▶ _Exercise inputs_:
<file path="config.mk">
export PLATFORM = sky130hd
export DESIGN_NAME = alu_seq_flat
export DESIGN_NICKNAME = d
export VERILOG_FILES = /design/src/rtl/alu_seq_if.sv /design/src/rtl/alu_seq.sv /design/src/flat_wrapper.sv
export SDC_FILE = /design/constraint.sdc
export NUM_CORES = 1
export LEC_CHECK = 0
export BUFFER_PORTS_ARGS = -buffer_cell sky130_fd_sc_hd__buf_2
export CORE_MARGIN = 2
export CORE_UTILIZATION = 48
export CTS_CLUSTER_SIZE = 12
export DETAILED_ROUTE_END_ITERATION = 7
export GPL_ROUTABILITY_DRIVEN = 0
export PLACE_DENSITY = 0.66
export SLEW_MARGIN = 20
export SYNTH_ARGS = -nofsm -noshare
export SYNTH_HDL_FRONTEND = slang
export SYNTH_SLANG_ARGS = --single-unit
</file>
<file path="constraint.sdc">
create_clock -name clk -period 4.9 [get_ports clk]
set_input_delay 0.245 -clock clk [delete_from_list [all_inputs] [get_ports clk]]
set_output_delay 0.245 -clock clk [all_outputs]
set_load 0.01 [all_outputs]
</file>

▶ _What you will do_:
Print exactly the line containing "export GPL_ROUTABILITY_DRIVEN = 0" and every line after it through the end of the records above, and nothing else.

▶ _Solution to this task_:
export GPL_ROUTABILITY_DRIVEN = 0
export PLACE_DENSITY = 0.66
export SLEW_MARGIN = 20
export SYNTH_ARGS = -nofsm -noshare
export SYNTH_HDL_FRONTEND = slang
export SYNTH_SLANG_ARGS = --single-unit
</file>
<file path="constraint.sdc">
create_clock -name clk -period 4.9 [get_ports clk]
set_input_delay 0.245 -clock clk [delete_from_list [all_inputs] [get_ports clk]]
set_output_delay 0.245 -clock clk [all_outputs]
set_load 0.01 [all_outputs]
</file>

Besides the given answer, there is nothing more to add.